[[ Extracted information, beginning ]]

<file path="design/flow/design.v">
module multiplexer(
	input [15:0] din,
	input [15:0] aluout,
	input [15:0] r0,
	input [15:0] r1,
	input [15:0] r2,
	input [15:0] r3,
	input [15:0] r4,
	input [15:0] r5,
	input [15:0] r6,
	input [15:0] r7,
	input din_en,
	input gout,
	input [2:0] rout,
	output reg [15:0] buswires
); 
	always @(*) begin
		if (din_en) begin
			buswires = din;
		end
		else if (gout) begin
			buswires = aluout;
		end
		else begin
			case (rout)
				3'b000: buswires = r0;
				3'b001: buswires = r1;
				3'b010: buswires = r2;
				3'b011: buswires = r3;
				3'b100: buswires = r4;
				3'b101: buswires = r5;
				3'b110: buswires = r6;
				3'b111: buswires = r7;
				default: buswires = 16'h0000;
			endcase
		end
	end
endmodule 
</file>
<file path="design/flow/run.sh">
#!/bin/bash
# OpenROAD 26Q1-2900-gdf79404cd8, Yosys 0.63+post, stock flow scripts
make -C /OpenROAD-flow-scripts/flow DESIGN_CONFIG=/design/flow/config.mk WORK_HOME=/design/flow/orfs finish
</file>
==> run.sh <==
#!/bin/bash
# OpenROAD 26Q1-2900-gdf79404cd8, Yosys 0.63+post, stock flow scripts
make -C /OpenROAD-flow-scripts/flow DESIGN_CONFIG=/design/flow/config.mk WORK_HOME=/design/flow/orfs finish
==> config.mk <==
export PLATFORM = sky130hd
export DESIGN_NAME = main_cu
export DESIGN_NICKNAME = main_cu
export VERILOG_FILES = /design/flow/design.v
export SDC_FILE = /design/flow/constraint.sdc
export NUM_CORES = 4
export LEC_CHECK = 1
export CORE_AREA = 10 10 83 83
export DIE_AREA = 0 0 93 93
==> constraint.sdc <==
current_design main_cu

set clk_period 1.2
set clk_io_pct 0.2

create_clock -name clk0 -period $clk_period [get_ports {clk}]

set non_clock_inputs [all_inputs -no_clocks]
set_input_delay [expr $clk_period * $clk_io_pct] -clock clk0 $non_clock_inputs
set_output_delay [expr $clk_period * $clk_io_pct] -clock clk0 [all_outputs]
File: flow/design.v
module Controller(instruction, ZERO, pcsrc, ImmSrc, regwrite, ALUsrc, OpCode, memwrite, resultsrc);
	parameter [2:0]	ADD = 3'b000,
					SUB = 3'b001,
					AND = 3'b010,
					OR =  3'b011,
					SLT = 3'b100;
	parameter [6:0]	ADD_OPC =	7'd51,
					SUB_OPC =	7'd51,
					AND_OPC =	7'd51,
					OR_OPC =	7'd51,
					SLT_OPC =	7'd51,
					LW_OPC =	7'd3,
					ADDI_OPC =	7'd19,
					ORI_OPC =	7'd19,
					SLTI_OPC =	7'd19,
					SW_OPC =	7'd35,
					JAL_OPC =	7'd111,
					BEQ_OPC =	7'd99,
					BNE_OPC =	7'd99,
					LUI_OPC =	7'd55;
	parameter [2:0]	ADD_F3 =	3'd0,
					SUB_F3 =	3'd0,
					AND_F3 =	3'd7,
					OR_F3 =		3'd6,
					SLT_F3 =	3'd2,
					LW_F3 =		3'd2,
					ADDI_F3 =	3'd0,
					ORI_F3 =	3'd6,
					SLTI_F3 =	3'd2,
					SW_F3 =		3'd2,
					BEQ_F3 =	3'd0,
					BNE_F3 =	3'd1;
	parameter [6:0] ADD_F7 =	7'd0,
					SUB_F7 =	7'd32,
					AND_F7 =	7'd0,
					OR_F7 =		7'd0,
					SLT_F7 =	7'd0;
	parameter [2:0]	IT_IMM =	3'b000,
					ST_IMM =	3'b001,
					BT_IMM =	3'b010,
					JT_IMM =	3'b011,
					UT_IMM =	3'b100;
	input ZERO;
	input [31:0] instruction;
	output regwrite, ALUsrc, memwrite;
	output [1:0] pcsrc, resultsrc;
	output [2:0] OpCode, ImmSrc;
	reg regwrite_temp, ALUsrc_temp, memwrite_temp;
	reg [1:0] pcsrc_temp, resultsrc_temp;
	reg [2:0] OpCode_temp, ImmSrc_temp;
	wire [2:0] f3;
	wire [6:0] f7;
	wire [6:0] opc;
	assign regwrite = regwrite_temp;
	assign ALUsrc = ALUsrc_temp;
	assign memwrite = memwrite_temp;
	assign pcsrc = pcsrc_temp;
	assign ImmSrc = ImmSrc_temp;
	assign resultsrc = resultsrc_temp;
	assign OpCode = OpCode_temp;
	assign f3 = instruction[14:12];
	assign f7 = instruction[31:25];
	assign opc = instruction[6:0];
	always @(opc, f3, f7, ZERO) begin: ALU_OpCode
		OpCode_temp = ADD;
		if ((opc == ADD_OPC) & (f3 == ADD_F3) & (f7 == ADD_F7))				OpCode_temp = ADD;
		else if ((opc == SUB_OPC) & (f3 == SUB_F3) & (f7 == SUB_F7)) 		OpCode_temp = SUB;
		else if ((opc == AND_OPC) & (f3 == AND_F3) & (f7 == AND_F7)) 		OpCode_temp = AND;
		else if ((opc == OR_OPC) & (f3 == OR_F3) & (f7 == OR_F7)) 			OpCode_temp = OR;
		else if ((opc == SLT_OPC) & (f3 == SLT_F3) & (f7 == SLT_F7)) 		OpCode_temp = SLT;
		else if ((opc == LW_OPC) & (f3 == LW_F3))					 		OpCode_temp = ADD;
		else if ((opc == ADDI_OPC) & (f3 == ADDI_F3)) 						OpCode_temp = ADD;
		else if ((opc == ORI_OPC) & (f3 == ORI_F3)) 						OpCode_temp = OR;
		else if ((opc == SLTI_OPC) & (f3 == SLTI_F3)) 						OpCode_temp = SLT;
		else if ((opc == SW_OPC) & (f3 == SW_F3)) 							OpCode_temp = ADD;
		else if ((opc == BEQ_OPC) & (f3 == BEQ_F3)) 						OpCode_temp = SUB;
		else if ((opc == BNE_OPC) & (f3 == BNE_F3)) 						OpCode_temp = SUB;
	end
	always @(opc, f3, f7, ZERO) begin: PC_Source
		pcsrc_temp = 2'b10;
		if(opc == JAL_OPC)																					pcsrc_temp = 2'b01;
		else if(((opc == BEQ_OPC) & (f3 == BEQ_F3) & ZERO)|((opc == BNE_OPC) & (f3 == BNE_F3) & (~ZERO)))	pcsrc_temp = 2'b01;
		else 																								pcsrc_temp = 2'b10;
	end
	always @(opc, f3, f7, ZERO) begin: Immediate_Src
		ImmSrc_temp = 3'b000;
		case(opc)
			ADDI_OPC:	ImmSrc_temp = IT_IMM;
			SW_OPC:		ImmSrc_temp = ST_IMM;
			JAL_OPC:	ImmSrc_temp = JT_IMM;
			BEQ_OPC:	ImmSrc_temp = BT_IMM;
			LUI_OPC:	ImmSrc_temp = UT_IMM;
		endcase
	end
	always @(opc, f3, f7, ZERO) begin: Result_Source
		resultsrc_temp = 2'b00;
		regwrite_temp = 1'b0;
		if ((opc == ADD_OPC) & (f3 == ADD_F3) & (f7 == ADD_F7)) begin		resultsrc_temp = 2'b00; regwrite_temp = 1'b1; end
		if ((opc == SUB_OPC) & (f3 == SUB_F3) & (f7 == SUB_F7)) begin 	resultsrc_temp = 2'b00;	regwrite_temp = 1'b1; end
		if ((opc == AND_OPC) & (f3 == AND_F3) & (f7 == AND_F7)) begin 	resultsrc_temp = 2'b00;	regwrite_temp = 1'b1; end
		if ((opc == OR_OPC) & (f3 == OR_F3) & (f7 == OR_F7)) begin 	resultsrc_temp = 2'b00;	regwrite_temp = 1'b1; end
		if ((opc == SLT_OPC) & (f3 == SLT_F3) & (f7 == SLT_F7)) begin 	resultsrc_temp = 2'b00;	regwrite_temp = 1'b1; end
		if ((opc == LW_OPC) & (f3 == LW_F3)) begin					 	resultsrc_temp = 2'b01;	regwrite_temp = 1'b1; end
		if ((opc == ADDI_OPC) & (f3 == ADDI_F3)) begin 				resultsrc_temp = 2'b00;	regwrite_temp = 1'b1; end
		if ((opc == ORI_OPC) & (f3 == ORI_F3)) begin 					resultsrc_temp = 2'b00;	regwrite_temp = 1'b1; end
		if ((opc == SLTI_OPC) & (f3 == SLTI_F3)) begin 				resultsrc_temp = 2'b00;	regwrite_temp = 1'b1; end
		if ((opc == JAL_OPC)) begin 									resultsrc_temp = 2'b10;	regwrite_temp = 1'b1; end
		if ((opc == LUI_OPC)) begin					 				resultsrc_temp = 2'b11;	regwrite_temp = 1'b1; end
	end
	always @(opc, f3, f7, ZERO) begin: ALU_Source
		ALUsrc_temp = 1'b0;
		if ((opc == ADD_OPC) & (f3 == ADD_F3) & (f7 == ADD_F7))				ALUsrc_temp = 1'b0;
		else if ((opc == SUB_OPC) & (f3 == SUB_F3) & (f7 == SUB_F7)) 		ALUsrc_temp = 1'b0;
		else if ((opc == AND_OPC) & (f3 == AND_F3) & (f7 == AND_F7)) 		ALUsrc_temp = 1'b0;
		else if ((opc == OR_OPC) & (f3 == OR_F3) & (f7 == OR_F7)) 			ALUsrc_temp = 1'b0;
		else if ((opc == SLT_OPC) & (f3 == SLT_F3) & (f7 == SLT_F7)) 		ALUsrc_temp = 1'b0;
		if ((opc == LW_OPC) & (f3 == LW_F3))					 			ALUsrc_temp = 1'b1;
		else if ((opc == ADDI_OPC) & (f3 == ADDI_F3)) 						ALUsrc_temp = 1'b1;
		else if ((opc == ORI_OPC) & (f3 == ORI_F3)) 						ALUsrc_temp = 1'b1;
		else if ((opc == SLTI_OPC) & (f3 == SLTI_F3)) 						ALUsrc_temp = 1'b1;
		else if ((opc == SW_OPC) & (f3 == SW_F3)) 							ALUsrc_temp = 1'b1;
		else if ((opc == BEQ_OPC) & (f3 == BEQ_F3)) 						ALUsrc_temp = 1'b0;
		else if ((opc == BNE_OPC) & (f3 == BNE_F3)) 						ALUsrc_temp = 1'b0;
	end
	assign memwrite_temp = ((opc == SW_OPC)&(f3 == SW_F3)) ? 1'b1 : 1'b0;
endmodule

[[ Extracted information, end ]]

[The task]: Each line from the top of the material above through the line containing "3'b100: buswires = r4;" must be output exactly, and no other line.

[Solved exercise]:
<file path="design/flow/design.v">
module multiplexer(
	input [15:0] din,
	input [15:0] aluout,
	input [15:0] r0,
	input [15:0] r1,
	input [15:0] r2,
	input [15:0] r3,
	input [15:0] r4,
	input [15:0] r5,
	input [15:0] r6,
	input [15:0] r7,
	input din_en,
	input gout,
	input [2:0] rout,
	output reg [15:0] buswires
); 
	always @(*) begin
		if (din_en) begin
			buswires = din;
		end
		else if (gout) begin
			buswires = aluout;
		end
		else begin
			case (rout)
				3'b000: buswires = r0;
				3'b001: buswires = r1;
				3'b010: buswires = r2;
				3'b011: buswires = r3;
				3'b100: buswires = r4;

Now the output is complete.